= EXERCISE GOAL =
Below are some records; quote exactly the lines from the one that contains "- Sort MS and" through the one that contains "- Initial core", inclusive, and no others.

(Records from a data collection)
· · · · ·

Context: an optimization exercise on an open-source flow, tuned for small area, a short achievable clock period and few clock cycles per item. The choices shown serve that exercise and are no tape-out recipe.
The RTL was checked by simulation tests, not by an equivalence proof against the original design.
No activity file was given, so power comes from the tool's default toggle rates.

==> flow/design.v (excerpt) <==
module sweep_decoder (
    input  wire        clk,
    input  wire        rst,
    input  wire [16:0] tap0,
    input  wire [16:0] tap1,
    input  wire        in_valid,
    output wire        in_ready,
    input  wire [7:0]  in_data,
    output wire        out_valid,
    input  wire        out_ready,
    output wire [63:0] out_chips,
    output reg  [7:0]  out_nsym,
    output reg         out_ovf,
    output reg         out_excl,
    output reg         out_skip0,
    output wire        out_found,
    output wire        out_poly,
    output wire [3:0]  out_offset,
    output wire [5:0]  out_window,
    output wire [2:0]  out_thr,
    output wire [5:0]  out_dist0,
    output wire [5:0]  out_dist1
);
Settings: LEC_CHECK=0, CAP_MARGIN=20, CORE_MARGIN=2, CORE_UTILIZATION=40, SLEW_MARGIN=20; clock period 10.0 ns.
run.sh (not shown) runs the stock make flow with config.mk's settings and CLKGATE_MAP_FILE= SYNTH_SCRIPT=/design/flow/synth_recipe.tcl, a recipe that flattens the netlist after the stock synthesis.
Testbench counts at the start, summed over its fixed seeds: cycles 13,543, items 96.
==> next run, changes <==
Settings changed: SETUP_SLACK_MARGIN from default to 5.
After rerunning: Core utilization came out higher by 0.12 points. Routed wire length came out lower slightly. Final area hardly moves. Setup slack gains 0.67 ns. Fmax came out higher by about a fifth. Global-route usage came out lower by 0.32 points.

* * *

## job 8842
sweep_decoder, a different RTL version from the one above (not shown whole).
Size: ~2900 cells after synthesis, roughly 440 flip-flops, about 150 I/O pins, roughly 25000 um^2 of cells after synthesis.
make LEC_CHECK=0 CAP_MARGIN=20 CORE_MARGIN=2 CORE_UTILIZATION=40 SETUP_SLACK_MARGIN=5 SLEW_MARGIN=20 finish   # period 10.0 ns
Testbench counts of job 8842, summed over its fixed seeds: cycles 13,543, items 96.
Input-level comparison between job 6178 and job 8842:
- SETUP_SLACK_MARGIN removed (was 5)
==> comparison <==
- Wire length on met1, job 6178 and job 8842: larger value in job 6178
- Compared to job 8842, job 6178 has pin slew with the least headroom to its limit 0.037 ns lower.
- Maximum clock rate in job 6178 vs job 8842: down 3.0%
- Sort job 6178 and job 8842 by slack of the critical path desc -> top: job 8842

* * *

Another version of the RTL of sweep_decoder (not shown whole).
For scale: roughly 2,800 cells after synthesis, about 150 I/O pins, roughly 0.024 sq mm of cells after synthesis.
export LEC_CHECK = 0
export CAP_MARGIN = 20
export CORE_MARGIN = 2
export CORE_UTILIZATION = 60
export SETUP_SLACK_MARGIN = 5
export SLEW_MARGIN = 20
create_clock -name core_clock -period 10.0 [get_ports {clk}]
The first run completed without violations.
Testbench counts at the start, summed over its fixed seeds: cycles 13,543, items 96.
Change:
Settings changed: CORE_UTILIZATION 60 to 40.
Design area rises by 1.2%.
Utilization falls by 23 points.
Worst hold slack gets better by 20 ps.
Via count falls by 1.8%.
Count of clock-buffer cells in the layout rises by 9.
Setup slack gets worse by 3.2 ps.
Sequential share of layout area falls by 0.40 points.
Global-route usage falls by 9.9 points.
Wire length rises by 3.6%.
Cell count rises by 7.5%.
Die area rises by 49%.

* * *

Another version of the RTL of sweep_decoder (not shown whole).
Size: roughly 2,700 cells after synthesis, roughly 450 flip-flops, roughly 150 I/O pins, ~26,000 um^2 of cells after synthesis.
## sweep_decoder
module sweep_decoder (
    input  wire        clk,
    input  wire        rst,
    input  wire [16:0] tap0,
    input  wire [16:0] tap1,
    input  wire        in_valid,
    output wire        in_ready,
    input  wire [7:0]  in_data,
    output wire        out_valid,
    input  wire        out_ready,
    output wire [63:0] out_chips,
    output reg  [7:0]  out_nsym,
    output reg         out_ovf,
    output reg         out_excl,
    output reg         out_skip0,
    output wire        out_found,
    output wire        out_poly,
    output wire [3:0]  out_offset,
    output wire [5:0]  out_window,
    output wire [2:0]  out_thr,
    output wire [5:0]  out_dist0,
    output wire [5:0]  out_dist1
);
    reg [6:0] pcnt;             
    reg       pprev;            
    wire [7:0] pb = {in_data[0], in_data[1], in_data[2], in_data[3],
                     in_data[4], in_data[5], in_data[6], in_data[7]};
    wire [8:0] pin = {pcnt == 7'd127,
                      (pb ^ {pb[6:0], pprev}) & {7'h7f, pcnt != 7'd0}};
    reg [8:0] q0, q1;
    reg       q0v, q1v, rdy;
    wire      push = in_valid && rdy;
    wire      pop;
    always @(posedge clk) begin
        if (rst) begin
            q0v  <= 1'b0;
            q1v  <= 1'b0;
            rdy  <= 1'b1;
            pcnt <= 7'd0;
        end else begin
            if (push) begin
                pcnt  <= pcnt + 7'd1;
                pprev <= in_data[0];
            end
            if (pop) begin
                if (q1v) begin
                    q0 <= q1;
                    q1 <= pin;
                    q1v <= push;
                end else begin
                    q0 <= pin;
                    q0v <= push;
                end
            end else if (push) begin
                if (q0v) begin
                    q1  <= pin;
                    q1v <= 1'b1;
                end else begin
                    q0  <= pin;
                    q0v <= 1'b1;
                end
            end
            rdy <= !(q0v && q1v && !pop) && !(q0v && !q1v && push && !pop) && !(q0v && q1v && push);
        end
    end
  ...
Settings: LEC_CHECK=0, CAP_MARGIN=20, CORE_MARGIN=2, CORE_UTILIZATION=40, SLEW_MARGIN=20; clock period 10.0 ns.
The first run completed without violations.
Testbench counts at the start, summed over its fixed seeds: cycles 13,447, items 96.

· · · · ·

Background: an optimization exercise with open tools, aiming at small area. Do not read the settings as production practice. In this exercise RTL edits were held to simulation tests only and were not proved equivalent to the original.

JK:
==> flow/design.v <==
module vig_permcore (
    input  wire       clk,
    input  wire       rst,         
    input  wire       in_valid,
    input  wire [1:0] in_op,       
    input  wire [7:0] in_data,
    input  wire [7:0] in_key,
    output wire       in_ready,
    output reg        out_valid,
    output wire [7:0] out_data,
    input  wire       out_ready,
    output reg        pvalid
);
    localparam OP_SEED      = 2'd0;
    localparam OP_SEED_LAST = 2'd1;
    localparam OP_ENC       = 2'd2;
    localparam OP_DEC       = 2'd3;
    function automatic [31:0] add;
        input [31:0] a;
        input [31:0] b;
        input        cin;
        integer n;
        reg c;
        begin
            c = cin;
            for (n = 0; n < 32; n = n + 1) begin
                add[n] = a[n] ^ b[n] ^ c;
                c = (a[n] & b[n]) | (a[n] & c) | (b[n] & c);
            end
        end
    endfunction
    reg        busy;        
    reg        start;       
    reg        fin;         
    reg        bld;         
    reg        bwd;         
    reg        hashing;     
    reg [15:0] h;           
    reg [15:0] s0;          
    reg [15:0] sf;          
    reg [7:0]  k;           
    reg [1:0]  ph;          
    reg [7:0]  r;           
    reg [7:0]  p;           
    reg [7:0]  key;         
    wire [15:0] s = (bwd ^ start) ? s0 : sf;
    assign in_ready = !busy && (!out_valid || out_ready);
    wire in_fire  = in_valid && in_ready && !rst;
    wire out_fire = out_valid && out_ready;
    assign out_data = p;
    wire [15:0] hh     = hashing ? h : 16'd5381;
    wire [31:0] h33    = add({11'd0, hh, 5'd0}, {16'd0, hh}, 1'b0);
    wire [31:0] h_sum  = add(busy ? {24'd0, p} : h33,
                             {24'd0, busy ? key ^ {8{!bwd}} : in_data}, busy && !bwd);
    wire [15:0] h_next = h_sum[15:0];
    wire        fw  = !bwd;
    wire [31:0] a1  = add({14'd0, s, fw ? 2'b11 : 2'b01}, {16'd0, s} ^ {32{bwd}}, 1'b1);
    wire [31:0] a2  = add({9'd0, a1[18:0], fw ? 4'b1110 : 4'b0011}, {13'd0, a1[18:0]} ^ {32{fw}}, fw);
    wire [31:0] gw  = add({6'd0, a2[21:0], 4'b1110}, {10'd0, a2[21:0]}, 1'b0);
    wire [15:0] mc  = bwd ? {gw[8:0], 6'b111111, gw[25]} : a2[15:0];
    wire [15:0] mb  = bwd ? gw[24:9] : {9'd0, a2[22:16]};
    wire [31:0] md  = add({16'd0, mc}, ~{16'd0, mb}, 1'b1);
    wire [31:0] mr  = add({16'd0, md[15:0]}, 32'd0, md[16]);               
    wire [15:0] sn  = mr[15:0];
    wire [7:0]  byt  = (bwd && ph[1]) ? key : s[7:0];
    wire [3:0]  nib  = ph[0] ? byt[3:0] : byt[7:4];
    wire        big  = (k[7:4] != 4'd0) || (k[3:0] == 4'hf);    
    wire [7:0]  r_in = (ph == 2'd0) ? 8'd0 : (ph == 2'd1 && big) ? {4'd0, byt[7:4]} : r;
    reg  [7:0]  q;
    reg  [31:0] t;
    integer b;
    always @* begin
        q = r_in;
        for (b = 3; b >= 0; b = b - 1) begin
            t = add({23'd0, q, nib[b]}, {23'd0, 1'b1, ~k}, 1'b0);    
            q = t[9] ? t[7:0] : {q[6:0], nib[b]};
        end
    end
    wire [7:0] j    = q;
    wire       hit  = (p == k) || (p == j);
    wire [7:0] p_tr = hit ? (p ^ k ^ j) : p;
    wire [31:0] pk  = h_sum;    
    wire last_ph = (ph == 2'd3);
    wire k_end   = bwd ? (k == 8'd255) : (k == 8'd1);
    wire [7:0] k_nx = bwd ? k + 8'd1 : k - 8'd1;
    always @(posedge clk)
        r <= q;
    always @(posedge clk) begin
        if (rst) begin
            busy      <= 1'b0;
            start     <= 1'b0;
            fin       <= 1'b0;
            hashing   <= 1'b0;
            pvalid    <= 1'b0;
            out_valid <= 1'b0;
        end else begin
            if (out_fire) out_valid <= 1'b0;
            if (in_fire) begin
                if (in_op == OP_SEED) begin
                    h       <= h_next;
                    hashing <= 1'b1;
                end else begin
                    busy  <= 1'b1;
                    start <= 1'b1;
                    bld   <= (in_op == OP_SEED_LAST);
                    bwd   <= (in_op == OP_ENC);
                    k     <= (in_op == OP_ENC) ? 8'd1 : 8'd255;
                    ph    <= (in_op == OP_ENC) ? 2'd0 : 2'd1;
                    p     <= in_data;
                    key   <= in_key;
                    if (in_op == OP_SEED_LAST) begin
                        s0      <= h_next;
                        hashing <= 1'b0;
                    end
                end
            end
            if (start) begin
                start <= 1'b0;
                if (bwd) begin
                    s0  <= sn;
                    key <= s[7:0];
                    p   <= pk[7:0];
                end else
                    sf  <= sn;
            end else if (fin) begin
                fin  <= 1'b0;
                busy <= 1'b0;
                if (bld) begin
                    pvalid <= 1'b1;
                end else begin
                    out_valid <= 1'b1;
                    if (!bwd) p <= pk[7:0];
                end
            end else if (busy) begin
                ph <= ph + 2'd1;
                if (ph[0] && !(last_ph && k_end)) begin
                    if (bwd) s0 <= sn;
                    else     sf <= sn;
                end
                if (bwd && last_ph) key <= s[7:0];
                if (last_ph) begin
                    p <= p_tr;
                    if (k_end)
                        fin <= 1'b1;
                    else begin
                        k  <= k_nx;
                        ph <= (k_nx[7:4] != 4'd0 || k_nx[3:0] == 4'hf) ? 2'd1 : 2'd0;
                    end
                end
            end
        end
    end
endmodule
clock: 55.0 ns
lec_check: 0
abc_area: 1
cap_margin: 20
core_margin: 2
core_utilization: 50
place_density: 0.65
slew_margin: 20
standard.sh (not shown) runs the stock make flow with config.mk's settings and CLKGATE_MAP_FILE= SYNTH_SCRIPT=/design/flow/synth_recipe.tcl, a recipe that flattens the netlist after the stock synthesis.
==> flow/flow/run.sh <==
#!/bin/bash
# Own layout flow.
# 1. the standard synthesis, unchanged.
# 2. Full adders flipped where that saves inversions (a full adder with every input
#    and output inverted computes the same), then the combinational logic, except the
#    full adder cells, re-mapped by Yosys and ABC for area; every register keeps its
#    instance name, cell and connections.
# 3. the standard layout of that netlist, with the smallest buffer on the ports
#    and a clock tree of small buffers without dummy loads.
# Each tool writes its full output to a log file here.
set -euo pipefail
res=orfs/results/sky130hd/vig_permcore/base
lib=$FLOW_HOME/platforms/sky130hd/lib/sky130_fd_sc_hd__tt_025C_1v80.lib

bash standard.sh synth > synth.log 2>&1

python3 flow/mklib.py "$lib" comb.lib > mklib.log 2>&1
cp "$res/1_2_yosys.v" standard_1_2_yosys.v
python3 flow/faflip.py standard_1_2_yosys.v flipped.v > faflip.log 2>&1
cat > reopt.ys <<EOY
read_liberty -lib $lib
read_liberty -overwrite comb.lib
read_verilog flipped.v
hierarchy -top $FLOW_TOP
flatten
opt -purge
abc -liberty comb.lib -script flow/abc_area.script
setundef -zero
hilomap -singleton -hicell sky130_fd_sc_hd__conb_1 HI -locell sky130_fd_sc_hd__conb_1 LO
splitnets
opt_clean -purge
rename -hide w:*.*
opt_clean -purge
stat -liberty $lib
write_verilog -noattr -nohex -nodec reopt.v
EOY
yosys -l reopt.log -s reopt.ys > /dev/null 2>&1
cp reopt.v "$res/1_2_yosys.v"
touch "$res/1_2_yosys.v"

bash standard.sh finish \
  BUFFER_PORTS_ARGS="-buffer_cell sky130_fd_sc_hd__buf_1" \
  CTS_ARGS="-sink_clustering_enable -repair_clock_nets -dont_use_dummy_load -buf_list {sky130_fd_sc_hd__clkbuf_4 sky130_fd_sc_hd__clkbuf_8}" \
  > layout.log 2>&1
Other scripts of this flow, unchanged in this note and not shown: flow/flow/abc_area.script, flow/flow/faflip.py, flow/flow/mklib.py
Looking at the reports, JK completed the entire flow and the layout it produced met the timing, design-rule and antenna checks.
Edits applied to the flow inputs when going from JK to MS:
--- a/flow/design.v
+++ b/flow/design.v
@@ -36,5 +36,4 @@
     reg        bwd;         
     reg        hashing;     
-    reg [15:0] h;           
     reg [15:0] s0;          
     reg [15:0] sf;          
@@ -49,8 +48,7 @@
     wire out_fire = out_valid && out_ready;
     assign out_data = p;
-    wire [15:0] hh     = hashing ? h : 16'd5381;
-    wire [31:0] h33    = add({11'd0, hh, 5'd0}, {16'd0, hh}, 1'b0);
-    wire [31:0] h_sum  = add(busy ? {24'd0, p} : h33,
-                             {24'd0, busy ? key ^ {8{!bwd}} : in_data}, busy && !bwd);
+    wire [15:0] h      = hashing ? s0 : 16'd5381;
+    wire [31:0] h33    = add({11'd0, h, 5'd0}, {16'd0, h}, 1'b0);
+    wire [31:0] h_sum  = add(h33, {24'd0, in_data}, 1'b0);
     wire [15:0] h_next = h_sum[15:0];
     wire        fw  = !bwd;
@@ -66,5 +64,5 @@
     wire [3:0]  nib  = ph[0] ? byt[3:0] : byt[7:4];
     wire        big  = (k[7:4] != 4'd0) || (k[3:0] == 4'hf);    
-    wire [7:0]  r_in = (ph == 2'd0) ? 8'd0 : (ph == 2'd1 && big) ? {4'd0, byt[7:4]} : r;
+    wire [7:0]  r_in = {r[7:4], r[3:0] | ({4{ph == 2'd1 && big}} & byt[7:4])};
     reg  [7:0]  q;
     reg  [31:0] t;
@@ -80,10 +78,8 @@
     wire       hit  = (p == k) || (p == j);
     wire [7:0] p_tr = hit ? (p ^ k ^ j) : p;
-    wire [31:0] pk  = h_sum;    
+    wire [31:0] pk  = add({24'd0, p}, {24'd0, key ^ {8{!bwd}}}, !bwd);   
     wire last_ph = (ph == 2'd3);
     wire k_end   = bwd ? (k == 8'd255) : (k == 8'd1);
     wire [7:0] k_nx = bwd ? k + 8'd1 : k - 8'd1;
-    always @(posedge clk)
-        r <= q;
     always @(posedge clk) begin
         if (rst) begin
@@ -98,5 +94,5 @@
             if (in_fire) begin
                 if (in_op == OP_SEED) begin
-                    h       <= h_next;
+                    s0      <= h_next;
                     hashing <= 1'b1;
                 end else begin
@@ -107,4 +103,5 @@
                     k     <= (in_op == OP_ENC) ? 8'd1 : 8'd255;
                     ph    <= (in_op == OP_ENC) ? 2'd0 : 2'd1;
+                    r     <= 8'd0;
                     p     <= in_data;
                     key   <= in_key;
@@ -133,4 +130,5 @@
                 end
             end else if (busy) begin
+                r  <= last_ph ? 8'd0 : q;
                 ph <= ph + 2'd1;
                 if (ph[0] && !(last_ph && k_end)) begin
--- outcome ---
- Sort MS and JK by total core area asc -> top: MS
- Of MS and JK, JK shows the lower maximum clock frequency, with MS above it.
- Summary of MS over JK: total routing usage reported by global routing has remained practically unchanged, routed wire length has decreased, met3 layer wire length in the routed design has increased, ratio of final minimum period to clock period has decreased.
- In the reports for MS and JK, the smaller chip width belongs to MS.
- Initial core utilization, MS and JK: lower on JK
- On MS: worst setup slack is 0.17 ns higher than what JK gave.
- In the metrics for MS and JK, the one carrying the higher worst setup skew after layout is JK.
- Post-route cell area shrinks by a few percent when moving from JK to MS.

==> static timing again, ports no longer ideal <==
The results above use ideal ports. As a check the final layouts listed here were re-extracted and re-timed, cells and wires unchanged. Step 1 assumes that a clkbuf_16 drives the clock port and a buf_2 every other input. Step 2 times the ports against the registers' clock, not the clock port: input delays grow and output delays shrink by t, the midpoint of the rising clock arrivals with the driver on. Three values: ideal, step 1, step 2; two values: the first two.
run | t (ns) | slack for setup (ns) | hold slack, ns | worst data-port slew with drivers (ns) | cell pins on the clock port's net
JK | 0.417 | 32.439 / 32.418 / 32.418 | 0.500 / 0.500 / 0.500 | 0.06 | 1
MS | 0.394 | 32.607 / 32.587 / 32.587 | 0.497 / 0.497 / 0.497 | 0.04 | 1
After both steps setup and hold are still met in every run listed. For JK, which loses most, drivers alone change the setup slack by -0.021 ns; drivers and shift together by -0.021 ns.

· · · · ·

= WRITTEN SOLUTION =
- Sort MS and JK by total core area asc -> top: MS
- Of MS and JK, JK shows the lower maximum clock frequency, with MS above it.
- Summary of MS over JK: total routing usage reported by global routing has remained practically unchanged, routed wire length has decreased, met3 layer wire length in the routed design has increased, ratio of final minimum period to clock period has decreased.
- In the reports for MS and JK, the smaller chip width belongs to MS.
- Initial core utilization, MS and JK: lower on JK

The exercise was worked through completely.